Days after storms tore a path of destruction across the Midwest, severe weather is once again expected in the middle of the United States on Sunday into Monday. The forecast is potentially for “all severe hazards,” including hail larger than golf balls, strong winds and tornadoes, according to the National Weather Service’s Storm Prediction Center.

The risk is spread across a broad slice of the middle of the country, but it is focused over the south and central Great Plains and the northern High Plains on Sunday, and then the central Plains into Missouri on Monday.

The storm warnings come as the Midwest and the Northeast continue to recover from a spate of deadly storms that generated several strong tornadoes on Friday. In Missouri and Kentucky alone, tornadoes killed at least 25 people, officials said. A rare dust storm swept across central Illinois and into Chicago.

“We’re probably one to two notches below what occurred,” Aaron Gleason, a meteorologist at the Storm Prediction Center, said of the weather he expected for Sunday and Monday. “There certainly could be strong tornadoes though, but not over as large of an area.”

The severe weather is hitting at a time when the Weather Service is facing staffing shortages, with nearly 600 people having departed through layoffs and retirements after cuts ordered by the Trump administration.

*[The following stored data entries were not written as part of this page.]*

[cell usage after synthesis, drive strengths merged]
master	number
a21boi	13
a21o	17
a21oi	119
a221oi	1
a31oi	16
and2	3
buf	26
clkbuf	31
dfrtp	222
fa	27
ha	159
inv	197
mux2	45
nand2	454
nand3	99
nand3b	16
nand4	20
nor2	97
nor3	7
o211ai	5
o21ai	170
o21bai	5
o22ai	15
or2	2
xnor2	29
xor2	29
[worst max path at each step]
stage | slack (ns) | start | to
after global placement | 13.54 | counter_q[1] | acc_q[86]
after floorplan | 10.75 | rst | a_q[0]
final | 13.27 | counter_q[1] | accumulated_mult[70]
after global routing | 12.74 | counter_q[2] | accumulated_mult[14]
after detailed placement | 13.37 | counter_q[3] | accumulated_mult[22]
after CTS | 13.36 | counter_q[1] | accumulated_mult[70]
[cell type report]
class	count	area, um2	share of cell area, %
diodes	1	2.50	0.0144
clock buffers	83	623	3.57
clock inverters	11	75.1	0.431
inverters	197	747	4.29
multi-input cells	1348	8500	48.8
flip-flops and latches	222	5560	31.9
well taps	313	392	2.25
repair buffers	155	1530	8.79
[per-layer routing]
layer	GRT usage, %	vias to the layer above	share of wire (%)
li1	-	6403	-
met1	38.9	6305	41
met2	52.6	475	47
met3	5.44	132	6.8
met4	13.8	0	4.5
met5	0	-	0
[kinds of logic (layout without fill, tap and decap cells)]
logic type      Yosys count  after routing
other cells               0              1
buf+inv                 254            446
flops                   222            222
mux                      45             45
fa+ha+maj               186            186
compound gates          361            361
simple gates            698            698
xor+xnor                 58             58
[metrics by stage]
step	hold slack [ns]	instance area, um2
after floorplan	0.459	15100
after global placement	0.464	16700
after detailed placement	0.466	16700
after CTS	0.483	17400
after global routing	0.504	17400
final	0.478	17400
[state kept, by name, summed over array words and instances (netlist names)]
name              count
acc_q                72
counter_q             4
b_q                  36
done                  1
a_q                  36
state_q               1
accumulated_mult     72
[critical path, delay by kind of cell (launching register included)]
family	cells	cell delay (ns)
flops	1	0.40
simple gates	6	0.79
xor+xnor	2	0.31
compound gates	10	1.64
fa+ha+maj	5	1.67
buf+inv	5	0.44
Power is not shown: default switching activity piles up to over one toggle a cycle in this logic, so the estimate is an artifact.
## config.mk

```make
export PLATFORM = sky130hd
export DESIGN_NAME = load_store_unit_flat
export DESIGN_NICKNAME = d
export VERILOG_FILES = /design/src/rtl/load_store_unit_if.sv /design/src/rtl/load_store_unit.sv /design/src/flat_wrapper.sv
export SDC_FILE = /design/constraint.sdc
export NUM_CORES = 1
export LEC_CHECK = 0
export ABC_AREA = 1
export CORE_MARGIN = 1
export CORE_UTILIZATION = 47
export CTS_CLUSTER_SIZE = 24
export DETAILED_ROUTE_END_ITERATION = 8
export GPL_TIMING_DRIVEN = 1
export PLACE_DENSITY = 0.92
export SYNTH_ARGS = -nofsm -noshare
export SYNTH_HDL_FRONTEND = slang
export SYNTH_SLANG_ARGS = --single-unit
```

## constraint.sdc

```tcl
create_clock -name clk -period 4.7 [get_ports clk]
set_clock_uncertainty 0.05 [all_clocks]
set_input_delay 0.94 -clock clk [delete_from_list [all_inputs] [get_ports clk]]
set_output_delay 0.94 -clock clk [all_outputs]
set_load 0.05 [all_outputs]
```

## src/rtl/load_store_unit_if.sv

```systemverilog
// Bundle of MEM-stage request, memory bus and writeback signals for the load/store unit.
interface load_store_unit_if #(
  parameter int unsigned BIT_COUNT = 32
);
  logic                   req_valid;
  logic                   req_ready;
  logic                   is_store;
  logic [BIT_COUNT-1:0]   addr;
  logic [BIT_COUNT-1:0]   store_data;
  logic [2:0]             trunc;
  logic [4:0]             rd_in;
  logic                   mem_req_valid;
  logic                   mem_req_ready;
  logic                   mem_we;
  logic [BIT_COUNT-1:0]   mem_addr;
  logic [BIT_COUNT-1:0]   mem_wdata;
  logic [BIT_COUNT/8-1:0] mem_wstrb;
  logic                   mem_rsp_valid;
  logic [BIT_COUNT-1:0]   mem_rdata;
  logic                   load_valid;
  logic [BIT_COUNT-1:0]   load_data;
  logic [4:0]             load_rd;
  logic                   misaligned;
  logic                   stall;

  modport slave (
    input  req_valid, is_store, addr, store_data, trunc, rd_in,
    input  mem_req_ready, mem_rsp_valid, mem_rdata,
    output req_ready, mem_req_valid, mem_we, mem_addr, mem_wdata, mem_wstrb,
    output load_valid, load_data, load_rd, misaligned, stall
  );

  modport master (
    output req_valid, is_store, addr, store_data, trunc, rd_in,
    output mem_req_ready, mem_rsp_valid, mem_rdata,
    input  req_ready, mem_req_valid, mem_we, mem_addr, mem_wdata, mem_wstrb,
    input  load_valid, load_data, load_rd, misaligned, stall
  );
endinterface

```

## src/rtl/load_store_unit.sv

```systemverilog
// Single-outstanding load/store unit: aligns stores into byte lanes, extracts and
// sign/zero-extends load results, flags misaligned or reserved-size accesses.
module load_store_unit #(
  parameter int unsigned BIT_COUNT = 32
) (
  input logic              clk,
  input logic              reset,
  load_store_unit_if.slave bus
);
  localparam int unsigned StrbW   = BIT_COUNT / 8;
  localparam int unsigned OffW    = $clog2(StrbW);
  localparam logic [1:0]  FullLog = (BIT_COUNT == 64) ? 2'd3 : 2'd2;

  localparam logic [1:0] StIdle    = 2'd0;
  localparam logic [1:0] StReq     = 2'd1;
  localparam logic [1:0] StWaitRsp = 2'd2;

  // Returns {legal, signed, log2(size in bytes)}.
  function automatic logic [3:0] decode(input logic [2:0] code);
    logic [3:0] r;
    r = 4'b0000;
    case (code)
      3'd0: r = 4'b1100;
      3'd1: r = 4'b1101;
      3'd2: r = 4'b1110;
      3'd3: r = 4'b1000;
      3'd4: r = 4'b1001;
      3'd5: r = (BIT_COUNT == 64) ? 4'b1010 : {2'b10, FullLog};
      3'd6: r = (BIT_COUNT == 64) ? {2'b10, FullLog} : 4'b0000;
      default: r = 4'b0000;
    endcase
    return r;
  endfunction

  logic [1:0]           state_q, state_d;
  logic [BIT_COUNT-1:0] addr_q, addr_d, data_q, data_d;
  logic [2:0]           trunc_q, trunc_d;
  logic                 store_q, store_d;
  logic [4:0]           rd_q, rd_d, load_rd_q, load_rd_d;
  logic                 load_valid_q, load_valid_d, misaligned_q, misaligned_d;
  logic [BIT_COUNT-1:0] load_data_q, load_data_d;

  logic [3:0]           req_dec, op_dec;
  logic [OffW-1:0]      req_off, off_q, align_mask;
  logic                 req_err;
  int unsigned          op_bytes, off_int;
  logic [StrbW-1:0]     strb;
  logic [BIT_COUNT-1:0] shifted, mask, result;
  logic                 sign_bit;

  always_comb begin
    req_dec    = decode(bus.trunc);
    req_off    = bus.addr[OffW-1:0];
    align_mask = OffW'((32'd1 << req_dec[1:0]) - 32'd1);
    req_err    = !req_dec[3] || ((req_off & align_mask) != '0);

    op_dec   = decode(trunc_q);
    off_q    = addr_q[OffW-1:0];
    off_int  = 32'(off_q);
    op_bytes = 32'd1 << op_dec[1:0];
    shifted  = bus.mem_rdata >> {off_q, 3'b000};
    strb     = '0;
    mask     = '0;
    sign_bit = 1'b0;
    for (int unsigned i = 0; i < StrbW; i++) begin
      strb[i]         = (i >= off_int) && (i < off_int + op_bytes);
      mask[8*i +: 8]  = (i < op_bytes) ? 8'hFF : 8'h00;
      if (i == op_bytes - 1) sign_bit = shifted[8*i+7];
    end
    result = (shifted & mask) | ((op_dec[2] && sign_bit) ? ~mask : '0);
  end

  always_comb begin
    state_d      = state_q;
    addr_d       = addr_q;
    data_d       = data_q;
    trunc_d      = trunc_q;
    store_d      = store_q;
    rd_d         = rd_q;
    load_valid_d = 1'b0;
    load_data_d  = load_data_q;
    load_rd_d    = load_rd_q;
    misaligned_d = 1'b0;
    case (state_q)
      StIdle: begin
        if (bus.req_valid) begin
          if (req_err) begin
            misaligned_d = 1'b1;
          end else begin
            addr_d  = bus.addr;
            data_d  = bus.store_data;
            trunc_d = bus.trunc;
            store_d = bus.is_store;
            rd_d    = bus.rd_in;
            state_d = StReq;
          end
        end
      end
      StReq: begin
        if (bus.mem_req_ready) state_d = store_q ? StIdle : StWaitRsp;
      end
      StWaitRsp: begin
        if (bus.mem_rsp_valid) begin
          load_valid_d = 1'b1;
          load_data_d  = result;
          load_rd_d    = rd_q;
          state_d      = StIdle;
        end
      end
      default: state_d = StIdle;
    endcase
  end

  // Clearing the captured operation on reset also zeroes the bus outputs derived from it.
  always_ff @(posedge clk) begin
    if (reset) begin
      state_q      <= StIdle;
      addr_q       <= '0;
      data_q       <= '0;
      trunc_q      <= '0;
      store_q      <= 1'b0;
      rd_q         <= '0;
      load_valid_q <= 1'b0;
      load_data_q  <= '0;
      load_rd_q    <= '0;
      misaligned_q <= 1'b0;
    end else begin
      state_q      <= state_d;
      addr_q       <= addr_d;
      data_q       <= data_d;
      trunc_q      <= trunc_d;
      store_q      <= store_d;
      rd_q         <= rd_d;
      load_valid_q <= load_valid_d;
      load_data_q  <= load_data_d;
      load_rd_q    <= load_rd_d;
      misaligned_q <= misaligned_d;
    end
  end

  assign bus.req_ready     = (state_q == StIdle);
  assign bus.stall         = (state_q != StIdle);
  assign bus.mem_req_valid = (state_q == StReq);
  assign bus.mem_we        = (state_q == StReq) && store_q;
  assign bus.mem_addr      = {addr_q[BIT_COUNT-1:OffW], {OffW{1'b0}}};
  assign bus.mem_wdata     = data_q << {off_q, 3'b000};
  assign bus.mem_wstrb     = ((state_q == StReq) && store_q) ? strb : '0;
  assign bus.load_valid    = load_valid_q;
  assign bus.load_data     = load_data_q;
  assign bus.load_rd       = load_rd_q;
  assign bus.misaligned    = misaligned_q;
endmodule
```

## src/flat_wrapper.sv

```systemverilog
// flat-port wrapper written by rule: the top's interface ports become plain ports
module load_store_unit_flat 
#(
  parameter int unsigned BIT_COUNT = 32
)
  (clk, reset, bus_req_valid, bus_is_store, bus_addr, bus_store_data, bus_trunc, bus_rd_in, bus_mem_req_ready, bus_mem_rsp_valid, bus_mem_rdata, bus_req_ready, bus_mem_req_valid, bus_mem_we, bus_mem_addr, bus_mem_wdata, bus_mem_wstrb, bus_load_valid, bus_load_data, bus_load_rd, bus_misaligned, bus_stall);
  load_store_unit_if #(.BIT_COUNT(BIT_COUNT)) bus_i ();
  input logic clk;
  input logic reset;
  input wire logic [$bits(bus_i.req_valid)-1:0] bus_req_valid;
  input wire logic [$bits(bus_i.is_store)-1:0] bus_is_store;
  input wire logic [$bits(bus_i.addr)-1:0] bus_addr;
  input wire logic [$bits(bus_i.store_data)-1:0] bus_store_data;
  input wire logic [$bits(bus_i.trunc)-1:0] bus_trunc;
  input wire logic [$bits(bus_i.rd_in)-1:0] bus_rd_in;
  input wire logic [$bits(bus_i.mem_req_ready)-1:0] bus_mem_req_ready;
  input wire logic [$bits(bus_i.mem_rsp_valid)-1:0] bus_mem_rsp_valid;
  input wire logic [$bits(bus_i.mem_rdata)-1:0] bus_mem_rdata;
  output wire logic [$bits(bus_i.req_ready)-1:0] bus_req_ready;
  output wire logic [$bits(bus_i.mem_req_valid)-1:0] bus_mem_req_valid;
  output wire logic [$bits(bus_i.mem_we)-1:0] bus_mem_we;
  output wire logic [$bits(bus_i.mem_addr)-1:0] bus_mem_addr;
  output wire logic [$bits(bus_i.mem_wdata)-1:0] bus_mem_wdata;
  output wire logic [$bits(bus_i.mem_wstrb)-1:0] bus_mem_wstrb;
  output wire logic [$bits(bus_i.load_valid)-1:0] bus_load_valid;
  output wire logic [$bits(bus_i.load_data)-1:0] bus_load_data;
  output wire logic [$bits(bus_i.load_rd)-1:0] bus_load_rd;
  output wire logic [$bits(bus_i.misaligned)-1:0] bus_misaligned;
  output wire logic [$bits(bus_i.stall)-1:0] bus_stall;
  assign bus_i.req_valid = bus_req_valid;
  assign bus_i.is_store = bus_is_store;
  assign bus_i.addr = bus_addr;
  assign bus_i.store_data = bus_store_data;
  assign bus_i.trunc = bus_trunc;
  assign bus_i.rd_in = bus_rd_in;
  assign bus_i.mem_req_ready = bus_mem_req_ready;
  assign bus_i.mem_rsp_valid = bus_mem_rsp_valid;
  assign bus_i.mem_rdata = bus_mem_rdata;
  assign bus_req_ready = bus_i.req_ready;
  assign bus_mem_req_valid = bus_i.mem_req_valid;
  assign bus_mem_we = bus_i.mem_we;
  assign bus_mem_addr = bus_i.mem_addr;
  assign bus_mem_wdata = bus_i.mem_wdata;
  assign bus_mem_wstrb = bus_i.mem_wstrb;
  assign bus_load_valid = bus_i.load_valid;
  assign bus_load_data = bus_i.load_data;
  assign bus_load_rd = bus_i.load_rd;
  assign bus_misaligned = bus_i.misaligned;
  assign bus_stall = bus_i.stall;
  load_store_unit #(.BIT_COUNT(BIT_COUNT)) u_core (.clk(clk), .reset(reset), .bus(bus_i));
endmodule
```

==> results by group <==
Synthesis
  • Yosys warns: 0
  • Share of the synthesized area in the top cell type: 41.2%
  • Number of synthesized flops with an enable pin: 0
  • Seq/Total Area, Yosys: 41.2%
  • Synth Instances: 781
  • Syn Area/Cell: 7.08 um2
  • FFs w/ async S/R, synth: 0%
  • Largest cells by area after synthesis: dfxtp_1, nand2_1, a21oi_1
  • Synth cell types: 32
  • Most common cell in the netlist: nand2_1
  • Synthesized cell area: 0.00553 mm2
  • Top_reg_cell synth: dfxtp_1
  • Dominant cell type by area after synthesis: dfxtp_1
  • Post-synth top cells: nand2_1, a21oi_1, dfxtp_1, nand3_1, o21ai_0
  • Flip-flop and latch count after synthesis: 114

Clock network
  • # resized after CTS: 0
  • Worst skew pair latency: 0.40 ns
  • CTS Hold Bufs: 0
  • CTS H-tree lvls: 4
  • CTS Buf Count: 17
  • Root buf cell: clkbuf_16
  • CTS tree: built
  • Max Root-Sink Buffers: 2
  • Worst-path clk slew: 0.06 ns
  • # Post-CTS Setup Buffers: 0
  • CTS Sinks: 114

Routing
  • DRC: 0
  • Top layer in use: met4
  • Via count: 6,007
  • Wl on met1: 6990 um
  • Routed WL: 17,400 um
  • Avg WL per Cell: 15.8 um
  • Metal3 WL: 1510 um
  • Drt first-iter violations: 509
  • Detailed route wirelength on metal2: 8470 um
  • TritonRoute pass-1 iters: 5
  • Vias/cell: 5.47
  • Detail Route Antenna Nets: 0

Timing
  • Setup Viol. Count Final: 0
  • Max Slew Vio Count: 0
  • Maximum clock frequency: 0.266 GHz
  • Hold_ws: 0.409 ns
  • Ratio of final minimum period to clock period: 80.0%
  • Slew headroom: 33.4%
  • Minimum clock period: 3.76 ns
  • Hold Violations, Final: 0
  • Setup TNS: 0 ns
  • RSZ-0062 raised after global routing: false
  • Slew at the pin with the worst max-slew slack: 0.997 ns

Die
  • Core Rows: 39
  • Core area: 0.0115 mm2
  • DIE AREA: 0.0122 mm2
  • Top-level port count: 221
  • Die W: 111 um
  • Initial core utilization: 48.2%
  • Chip Height: 111 um

Global route
  • Largest net degree at the start of global routing: 74
  • Vias in the first global route: 5,568
  • Grt ovf: 0
  • First-pass GRT wire length: 27,600 um
  • GRT Util Overall: 28.0%
  • Initial antenna violation count: 0

Critical path
  • Critical Path RT: 3.71 ns
  • Element type at the critical path end: output port
  • Crit-path cells: inv_2, buf_4, nand2_1, nor2_1, clkdlybuf4s50_1
  • Crit path max fanout: 28
  • Worst setup path endpoint: bus_mem_wdata[0]
  • Data arrival, critical path: 2.77 ns
  • Slowest-stage cell, CP: clkdlybuf4s50_1
  • Crit path buf inv count: 3
  • CP top delay family: buffers and inverters
  • Worst reg-to-reg path cell count: 8
  • Reg2reg start: u_core.addr_q[0]
  • Crit path from: u_core.addr_q[0]
  • Critical setup path kind: register to output port
  • R2r setup slk: 2.11 ns
  • Critical Path Max Stage Delay: 0.84 ns
  • Reg2reg end: u_core.bus.load_data[24]
  • Startpoint Class: register
  • WP depth: 5

Layout
  • Multi-input gate area: 0.00251 mm2
  • FF+latch area: 0.00228 mm2
  • Area Overhead vs Synth: 48.2%
  • Net count, final: 1,055
  • Fraction of layout cells with a size suffix above 1: 8.69%
  • Fillcell total: 895
  • Ant. Diodes: 0

Power
  • Peak VDD IR: 0.286 mV
  • Total power: 3460 uW
  • Static leakage: 0.00327 uW
  • PD cells: 421 mW/mm2

Outcome
  • Status: finished clean

Placed design
  • Detailed placement HPWL: 12,100 um
  • GPL Wtd Cong: 0.932
  • Port buffer count: 218

Hold path
  • Min-delay worst type: register to register

Flow run
  • Max-cap viol count: 0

A forecasting office in Jackson, Ky., which was directly in the line of Friday night’s tornadoes, is one of four that no longer have enough staff to operate around the clock. It would have been without an overnight forecaster on Friday, said Tom Fahy, the legislative director for the union that represents Weather Service employees. But after an “all hands on deck” scramble, he said, the office stayed open and was fully staffed, issuing 11 tornado warnings.